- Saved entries
━━━━━━━━

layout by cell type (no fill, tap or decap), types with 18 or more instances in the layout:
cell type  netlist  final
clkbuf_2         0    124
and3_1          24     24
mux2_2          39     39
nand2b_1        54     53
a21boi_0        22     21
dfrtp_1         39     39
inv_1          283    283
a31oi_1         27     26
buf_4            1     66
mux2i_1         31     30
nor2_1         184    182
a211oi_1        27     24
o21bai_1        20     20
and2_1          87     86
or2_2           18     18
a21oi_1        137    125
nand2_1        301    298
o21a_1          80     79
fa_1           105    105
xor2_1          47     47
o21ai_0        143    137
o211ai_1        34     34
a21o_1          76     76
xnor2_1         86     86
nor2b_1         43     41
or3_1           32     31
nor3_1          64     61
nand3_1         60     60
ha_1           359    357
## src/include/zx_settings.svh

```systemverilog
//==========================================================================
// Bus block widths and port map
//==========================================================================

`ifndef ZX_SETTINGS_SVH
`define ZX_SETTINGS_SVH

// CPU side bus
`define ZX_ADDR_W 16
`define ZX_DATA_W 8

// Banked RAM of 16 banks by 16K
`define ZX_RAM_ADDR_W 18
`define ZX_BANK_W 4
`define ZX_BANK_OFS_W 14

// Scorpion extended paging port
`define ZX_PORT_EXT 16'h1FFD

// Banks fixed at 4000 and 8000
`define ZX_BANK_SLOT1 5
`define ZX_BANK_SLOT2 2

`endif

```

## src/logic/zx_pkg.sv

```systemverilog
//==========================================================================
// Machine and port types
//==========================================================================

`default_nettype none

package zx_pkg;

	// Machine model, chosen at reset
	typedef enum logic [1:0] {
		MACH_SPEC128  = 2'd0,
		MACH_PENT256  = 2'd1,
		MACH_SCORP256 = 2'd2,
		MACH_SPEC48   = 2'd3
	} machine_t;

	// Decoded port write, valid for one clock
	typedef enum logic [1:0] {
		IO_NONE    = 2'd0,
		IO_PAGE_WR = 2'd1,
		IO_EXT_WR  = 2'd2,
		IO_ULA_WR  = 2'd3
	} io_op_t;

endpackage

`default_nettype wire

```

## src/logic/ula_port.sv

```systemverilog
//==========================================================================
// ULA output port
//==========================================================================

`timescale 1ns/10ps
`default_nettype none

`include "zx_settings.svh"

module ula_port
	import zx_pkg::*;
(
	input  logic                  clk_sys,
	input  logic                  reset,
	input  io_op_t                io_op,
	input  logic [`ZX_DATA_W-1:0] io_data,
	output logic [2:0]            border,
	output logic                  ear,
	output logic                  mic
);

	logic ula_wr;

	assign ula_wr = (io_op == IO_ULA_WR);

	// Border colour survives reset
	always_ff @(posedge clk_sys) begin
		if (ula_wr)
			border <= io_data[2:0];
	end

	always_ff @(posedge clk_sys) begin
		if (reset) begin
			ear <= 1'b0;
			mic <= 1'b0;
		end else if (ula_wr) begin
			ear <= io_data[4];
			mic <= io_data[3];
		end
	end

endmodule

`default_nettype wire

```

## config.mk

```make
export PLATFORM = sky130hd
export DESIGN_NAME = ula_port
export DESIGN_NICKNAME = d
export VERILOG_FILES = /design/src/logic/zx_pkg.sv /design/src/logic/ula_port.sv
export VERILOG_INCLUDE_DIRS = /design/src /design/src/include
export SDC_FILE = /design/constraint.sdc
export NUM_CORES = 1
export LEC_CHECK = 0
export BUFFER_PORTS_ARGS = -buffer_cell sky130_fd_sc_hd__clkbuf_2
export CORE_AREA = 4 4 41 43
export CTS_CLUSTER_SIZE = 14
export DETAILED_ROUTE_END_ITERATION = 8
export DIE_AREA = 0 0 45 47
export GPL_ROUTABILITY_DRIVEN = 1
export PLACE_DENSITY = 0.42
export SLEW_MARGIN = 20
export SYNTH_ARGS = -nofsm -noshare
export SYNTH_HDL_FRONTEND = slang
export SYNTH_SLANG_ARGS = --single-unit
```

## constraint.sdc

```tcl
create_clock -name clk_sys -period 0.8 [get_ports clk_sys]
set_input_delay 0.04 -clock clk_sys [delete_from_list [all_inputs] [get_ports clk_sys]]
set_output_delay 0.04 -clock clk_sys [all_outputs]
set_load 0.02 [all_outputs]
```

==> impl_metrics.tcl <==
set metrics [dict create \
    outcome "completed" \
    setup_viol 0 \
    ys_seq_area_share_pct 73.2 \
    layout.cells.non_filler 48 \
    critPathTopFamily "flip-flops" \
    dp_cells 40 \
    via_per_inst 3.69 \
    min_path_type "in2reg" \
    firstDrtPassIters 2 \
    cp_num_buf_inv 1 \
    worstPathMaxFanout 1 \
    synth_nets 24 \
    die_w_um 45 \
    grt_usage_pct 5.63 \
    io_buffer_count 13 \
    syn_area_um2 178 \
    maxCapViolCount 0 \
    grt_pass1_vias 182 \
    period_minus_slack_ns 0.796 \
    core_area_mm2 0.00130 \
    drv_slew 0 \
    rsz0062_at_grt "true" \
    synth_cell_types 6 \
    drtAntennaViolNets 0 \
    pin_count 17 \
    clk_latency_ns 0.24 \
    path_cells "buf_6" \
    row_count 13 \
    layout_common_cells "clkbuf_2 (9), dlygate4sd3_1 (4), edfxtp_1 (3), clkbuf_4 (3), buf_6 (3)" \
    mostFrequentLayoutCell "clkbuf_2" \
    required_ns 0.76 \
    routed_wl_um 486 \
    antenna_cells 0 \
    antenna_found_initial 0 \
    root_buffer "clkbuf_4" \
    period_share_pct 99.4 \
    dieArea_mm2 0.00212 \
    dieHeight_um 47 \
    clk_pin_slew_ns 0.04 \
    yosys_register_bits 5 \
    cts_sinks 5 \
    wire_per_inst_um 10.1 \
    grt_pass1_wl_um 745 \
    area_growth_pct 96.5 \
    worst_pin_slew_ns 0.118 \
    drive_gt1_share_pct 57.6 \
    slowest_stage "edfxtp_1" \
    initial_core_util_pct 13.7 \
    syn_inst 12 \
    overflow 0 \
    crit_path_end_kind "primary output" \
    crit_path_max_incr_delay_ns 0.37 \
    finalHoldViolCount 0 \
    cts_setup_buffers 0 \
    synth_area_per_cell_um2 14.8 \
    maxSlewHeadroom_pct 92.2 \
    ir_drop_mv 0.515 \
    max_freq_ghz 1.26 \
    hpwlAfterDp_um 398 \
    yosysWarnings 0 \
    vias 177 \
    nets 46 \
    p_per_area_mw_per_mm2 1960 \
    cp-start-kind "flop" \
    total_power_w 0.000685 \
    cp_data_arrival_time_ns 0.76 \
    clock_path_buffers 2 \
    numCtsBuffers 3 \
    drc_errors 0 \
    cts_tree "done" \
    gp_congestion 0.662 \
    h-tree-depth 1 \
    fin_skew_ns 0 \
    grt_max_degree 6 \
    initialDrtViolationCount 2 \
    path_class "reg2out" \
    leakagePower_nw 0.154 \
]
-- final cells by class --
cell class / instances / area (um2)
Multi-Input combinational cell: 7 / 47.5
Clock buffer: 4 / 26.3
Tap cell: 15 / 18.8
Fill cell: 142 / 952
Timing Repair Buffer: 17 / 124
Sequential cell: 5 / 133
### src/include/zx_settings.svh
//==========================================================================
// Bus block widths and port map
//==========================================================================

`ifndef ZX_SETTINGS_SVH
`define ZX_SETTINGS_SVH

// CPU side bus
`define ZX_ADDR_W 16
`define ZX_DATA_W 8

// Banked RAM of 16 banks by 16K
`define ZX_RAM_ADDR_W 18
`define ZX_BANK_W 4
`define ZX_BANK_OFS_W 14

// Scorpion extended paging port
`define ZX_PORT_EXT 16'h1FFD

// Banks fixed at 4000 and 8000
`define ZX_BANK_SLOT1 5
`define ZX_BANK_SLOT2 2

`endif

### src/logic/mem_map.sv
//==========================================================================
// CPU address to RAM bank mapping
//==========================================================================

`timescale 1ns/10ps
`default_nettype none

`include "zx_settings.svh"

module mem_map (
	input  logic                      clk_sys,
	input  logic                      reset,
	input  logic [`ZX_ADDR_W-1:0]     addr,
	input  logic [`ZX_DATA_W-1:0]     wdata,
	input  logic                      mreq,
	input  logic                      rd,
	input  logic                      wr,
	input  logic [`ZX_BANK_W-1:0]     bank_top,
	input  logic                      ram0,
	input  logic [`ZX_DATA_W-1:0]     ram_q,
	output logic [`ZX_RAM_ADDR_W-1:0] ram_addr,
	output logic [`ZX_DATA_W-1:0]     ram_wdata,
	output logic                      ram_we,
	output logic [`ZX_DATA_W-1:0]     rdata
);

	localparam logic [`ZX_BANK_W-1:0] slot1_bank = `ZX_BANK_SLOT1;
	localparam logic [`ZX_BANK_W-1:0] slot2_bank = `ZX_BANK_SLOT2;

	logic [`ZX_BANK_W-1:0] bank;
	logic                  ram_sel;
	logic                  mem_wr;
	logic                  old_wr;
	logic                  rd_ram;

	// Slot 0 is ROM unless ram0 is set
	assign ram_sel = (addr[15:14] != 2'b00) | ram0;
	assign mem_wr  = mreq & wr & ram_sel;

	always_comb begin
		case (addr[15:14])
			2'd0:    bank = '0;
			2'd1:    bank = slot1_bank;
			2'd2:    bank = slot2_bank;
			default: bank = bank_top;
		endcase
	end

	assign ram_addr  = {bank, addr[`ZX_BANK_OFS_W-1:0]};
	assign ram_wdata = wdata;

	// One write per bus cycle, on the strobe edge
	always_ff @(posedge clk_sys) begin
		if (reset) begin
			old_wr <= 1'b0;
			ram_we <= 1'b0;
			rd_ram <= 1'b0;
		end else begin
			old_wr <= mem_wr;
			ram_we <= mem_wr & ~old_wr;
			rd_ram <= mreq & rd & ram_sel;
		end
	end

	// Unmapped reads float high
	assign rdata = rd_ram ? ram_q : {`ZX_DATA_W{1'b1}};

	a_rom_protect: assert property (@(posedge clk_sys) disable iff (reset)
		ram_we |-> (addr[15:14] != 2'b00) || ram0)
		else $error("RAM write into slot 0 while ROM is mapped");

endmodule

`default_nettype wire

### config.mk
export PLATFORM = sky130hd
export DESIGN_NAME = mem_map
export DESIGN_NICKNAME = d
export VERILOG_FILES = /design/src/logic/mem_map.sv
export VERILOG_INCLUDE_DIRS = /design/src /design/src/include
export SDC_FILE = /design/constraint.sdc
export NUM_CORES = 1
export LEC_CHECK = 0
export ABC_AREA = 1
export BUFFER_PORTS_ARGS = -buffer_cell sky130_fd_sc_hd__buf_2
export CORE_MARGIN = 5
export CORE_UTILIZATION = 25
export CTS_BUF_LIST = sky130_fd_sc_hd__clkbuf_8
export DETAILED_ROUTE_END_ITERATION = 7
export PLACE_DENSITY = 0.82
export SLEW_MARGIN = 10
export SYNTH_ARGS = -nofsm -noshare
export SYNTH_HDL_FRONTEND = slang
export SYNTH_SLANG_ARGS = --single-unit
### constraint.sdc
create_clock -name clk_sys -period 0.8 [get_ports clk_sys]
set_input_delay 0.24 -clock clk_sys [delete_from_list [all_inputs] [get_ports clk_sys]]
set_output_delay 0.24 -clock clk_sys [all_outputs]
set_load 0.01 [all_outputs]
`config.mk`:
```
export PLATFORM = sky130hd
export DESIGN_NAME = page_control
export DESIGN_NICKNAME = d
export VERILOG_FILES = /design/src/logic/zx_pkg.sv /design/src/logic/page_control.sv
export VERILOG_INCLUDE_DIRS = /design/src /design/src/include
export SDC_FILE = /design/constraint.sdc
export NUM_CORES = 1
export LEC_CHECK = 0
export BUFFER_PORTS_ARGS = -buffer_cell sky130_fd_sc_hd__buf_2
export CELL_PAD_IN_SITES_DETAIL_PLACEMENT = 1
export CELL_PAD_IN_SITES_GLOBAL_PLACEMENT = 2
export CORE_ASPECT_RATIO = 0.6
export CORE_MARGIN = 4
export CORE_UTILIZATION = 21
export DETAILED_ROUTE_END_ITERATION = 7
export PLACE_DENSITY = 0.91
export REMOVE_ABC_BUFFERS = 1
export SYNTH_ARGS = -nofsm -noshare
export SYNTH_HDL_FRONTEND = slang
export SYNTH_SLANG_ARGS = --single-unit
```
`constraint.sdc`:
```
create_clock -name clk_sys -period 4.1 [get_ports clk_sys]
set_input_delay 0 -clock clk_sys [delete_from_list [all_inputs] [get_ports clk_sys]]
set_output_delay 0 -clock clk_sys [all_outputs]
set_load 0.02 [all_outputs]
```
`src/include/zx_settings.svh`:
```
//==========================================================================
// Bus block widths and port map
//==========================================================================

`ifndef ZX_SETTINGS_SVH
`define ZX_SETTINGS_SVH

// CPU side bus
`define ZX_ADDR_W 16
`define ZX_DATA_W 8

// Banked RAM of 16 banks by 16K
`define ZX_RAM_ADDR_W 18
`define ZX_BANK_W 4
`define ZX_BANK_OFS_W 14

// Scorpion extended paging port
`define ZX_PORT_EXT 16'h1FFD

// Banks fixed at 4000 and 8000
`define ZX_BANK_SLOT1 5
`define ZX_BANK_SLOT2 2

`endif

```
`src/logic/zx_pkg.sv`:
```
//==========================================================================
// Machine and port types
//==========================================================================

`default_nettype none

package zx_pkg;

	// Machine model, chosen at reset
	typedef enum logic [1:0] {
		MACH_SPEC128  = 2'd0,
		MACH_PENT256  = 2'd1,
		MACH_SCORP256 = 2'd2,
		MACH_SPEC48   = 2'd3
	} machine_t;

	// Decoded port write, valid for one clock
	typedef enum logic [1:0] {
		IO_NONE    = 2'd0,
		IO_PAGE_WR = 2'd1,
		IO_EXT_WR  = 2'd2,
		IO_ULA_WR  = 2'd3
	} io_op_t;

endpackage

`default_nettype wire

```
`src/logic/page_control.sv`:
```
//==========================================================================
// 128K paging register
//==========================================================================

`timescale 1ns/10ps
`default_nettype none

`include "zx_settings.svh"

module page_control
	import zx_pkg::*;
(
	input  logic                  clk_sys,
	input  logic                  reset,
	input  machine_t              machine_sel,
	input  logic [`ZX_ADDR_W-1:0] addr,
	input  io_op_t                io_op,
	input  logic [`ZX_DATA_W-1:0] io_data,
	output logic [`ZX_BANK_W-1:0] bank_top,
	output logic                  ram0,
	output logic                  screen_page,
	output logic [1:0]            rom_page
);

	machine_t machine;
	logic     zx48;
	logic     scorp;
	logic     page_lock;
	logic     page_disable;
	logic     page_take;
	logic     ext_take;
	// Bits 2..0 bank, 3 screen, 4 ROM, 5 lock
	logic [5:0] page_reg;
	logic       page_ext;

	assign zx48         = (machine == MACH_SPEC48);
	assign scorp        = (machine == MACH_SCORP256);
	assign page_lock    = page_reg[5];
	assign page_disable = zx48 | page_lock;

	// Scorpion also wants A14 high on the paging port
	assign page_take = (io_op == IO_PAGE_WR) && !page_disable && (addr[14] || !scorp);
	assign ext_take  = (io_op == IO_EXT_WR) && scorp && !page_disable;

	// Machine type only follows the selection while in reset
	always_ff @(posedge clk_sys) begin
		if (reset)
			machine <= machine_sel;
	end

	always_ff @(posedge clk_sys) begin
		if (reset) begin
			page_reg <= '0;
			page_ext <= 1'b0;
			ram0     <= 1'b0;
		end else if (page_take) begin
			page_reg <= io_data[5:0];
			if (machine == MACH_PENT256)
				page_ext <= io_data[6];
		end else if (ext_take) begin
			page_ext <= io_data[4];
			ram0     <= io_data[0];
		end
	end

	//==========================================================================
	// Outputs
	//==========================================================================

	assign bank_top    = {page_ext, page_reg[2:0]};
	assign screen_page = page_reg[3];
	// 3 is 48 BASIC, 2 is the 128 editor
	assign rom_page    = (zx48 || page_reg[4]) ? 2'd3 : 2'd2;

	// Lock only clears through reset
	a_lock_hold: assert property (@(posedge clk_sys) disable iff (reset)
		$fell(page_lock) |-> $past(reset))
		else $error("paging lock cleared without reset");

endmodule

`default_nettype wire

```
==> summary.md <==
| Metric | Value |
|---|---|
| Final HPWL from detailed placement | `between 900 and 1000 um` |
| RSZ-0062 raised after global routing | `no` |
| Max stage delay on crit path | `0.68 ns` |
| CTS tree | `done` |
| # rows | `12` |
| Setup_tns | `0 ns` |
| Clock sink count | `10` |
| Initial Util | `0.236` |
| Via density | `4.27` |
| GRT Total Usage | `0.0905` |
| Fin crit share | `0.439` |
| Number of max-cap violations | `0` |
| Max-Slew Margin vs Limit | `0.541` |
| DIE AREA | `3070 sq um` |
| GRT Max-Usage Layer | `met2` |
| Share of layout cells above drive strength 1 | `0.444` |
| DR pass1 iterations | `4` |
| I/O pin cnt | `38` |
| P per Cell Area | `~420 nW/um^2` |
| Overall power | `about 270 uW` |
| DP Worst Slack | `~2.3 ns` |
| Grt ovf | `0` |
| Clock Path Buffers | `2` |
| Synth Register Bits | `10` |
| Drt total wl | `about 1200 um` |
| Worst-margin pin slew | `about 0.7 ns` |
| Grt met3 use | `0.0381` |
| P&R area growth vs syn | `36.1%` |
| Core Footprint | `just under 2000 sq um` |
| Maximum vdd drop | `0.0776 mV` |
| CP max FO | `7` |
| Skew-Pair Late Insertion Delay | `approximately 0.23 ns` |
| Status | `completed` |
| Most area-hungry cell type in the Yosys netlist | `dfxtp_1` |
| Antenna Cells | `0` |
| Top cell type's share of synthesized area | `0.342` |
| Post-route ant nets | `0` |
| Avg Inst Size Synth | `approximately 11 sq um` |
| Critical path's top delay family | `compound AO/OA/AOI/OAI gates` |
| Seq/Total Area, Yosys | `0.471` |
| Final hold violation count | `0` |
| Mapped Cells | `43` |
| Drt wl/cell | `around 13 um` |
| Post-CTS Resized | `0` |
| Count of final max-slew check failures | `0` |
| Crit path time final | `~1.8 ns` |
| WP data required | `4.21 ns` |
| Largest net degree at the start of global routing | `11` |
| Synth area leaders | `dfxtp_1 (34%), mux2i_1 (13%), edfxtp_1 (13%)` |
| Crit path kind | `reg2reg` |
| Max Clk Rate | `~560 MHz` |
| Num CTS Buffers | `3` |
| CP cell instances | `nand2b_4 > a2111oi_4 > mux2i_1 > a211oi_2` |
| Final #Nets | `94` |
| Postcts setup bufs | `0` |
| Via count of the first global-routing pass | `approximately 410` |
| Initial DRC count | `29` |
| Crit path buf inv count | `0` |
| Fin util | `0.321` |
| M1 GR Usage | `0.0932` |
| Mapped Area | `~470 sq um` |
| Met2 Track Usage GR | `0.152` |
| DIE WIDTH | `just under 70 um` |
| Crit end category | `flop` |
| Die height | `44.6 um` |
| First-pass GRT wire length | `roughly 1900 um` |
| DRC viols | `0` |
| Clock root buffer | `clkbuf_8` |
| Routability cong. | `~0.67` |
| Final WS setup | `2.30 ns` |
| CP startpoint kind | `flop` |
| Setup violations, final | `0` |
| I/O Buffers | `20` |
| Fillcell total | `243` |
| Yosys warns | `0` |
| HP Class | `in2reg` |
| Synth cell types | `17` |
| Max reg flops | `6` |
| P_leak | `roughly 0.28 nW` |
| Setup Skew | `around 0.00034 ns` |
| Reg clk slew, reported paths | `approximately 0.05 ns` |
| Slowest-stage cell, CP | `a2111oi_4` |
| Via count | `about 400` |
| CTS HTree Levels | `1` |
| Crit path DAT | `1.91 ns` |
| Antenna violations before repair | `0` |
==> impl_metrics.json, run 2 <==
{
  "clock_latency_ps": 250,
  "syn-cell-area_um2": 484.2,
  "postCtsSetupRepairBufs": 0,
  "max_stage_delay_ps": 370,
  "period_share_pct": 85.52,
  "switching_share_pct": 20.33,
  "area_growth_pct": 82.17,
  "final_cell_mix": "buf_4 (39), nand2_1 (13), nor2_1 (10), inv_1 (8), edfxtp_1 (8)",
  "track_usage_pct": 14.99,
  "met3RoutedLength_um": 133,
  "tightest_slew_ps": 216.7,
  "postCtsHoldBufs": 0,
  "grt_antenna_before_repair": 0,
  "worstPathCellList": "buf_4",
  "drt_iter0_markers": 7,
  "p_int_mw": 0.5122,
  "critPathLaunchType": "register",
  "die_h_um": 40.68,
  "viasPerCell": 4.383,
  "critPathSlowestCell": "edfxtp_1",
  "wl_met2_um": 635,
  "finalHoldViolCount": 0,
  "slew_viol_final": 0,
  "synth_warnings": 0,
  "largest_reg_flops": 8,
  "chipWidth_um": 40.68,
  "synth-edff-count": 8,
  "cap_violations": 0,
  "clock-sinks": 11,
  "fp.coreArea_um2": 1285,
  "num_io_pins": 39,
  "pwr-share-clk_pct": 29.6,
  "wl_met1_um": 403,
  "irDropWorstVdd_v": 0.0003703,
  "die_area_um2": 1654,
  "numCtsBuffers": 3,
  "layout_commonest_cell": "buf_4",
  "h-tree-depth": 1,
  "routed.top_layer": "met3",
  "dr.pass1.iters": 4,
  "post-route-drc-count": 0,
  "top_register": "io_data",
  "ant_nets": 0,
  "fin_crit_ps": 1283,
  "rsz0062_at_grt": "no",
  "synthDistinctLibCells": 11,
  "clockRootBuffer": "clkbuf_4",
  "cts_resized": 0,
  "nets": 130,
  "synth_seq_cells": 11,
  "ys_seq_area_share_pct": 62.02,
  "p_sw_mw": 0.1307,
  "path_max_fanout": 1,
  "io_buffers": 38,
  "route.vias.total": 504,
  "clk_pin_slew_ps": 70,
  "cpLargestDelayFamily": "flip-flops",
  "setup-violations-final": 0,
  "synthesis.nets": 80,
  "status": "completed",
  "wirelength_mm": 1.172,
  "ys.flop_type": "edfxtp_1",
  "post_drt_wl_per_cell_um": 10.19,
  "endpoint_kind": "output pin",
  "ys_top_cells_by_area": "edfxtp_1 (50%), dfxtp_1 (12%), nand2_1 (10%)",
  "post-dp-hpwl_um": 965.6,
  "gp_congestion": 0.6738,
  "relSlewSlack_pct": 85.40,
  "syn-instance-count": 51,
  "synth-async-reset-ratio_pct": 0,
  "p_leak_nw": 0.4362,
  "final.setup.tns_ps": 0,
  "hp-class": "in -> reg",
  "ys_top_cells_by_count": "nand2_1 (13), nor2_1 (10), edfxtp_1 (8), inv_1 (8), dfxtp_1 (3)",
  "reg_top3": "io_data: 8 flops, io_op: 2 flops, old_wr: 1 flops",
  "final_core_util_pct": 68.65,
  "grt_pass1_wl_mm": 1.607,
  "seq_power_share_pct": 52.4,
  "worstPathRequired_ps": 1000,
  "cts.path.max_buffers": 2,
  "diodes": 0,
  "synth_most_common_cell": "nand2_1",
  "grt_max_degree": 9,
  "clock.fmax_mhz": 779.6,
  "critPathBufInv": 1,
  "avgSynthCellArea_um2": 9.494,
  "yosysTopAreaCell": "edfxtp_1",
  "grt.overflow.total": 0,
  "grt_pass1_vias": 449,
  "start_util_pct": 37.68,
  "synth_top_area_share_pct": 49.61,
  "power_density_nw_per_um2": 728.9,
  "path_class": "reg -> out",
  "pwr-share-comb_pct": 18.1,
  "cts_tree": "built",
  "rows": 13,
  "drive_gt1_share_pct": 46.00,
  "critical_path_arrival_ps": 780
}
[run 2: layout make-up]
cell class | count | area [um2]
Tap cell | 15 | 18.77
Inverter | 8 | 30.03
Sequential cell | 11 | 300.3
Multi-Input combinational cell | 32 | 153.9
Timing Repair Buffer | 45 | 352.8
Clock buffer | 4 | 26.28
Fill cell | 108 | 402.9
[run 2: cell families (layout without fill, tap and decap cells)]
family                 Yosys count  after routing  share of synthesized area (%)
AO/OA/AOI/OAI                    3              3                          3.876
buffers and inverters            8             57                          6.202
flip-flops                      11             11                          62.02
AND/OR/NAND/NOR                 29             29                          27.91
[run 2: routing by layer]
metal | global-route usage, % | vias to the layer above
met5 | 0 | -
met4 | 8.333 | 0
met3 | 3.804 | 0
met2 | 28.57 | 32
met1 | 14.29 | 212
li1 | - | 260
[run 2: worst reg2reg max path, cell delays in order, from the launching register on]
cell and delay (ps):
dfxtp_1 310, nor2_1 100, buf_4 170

━━━━━━━━

- Work instructions
Go through the data and gather every line that holds "decap".

- Task response
layout by cell type (no fill, tap or decap), types with 18 or more instances in the layout:
[run 2: cell families (layout without fill, tap and decap cells)]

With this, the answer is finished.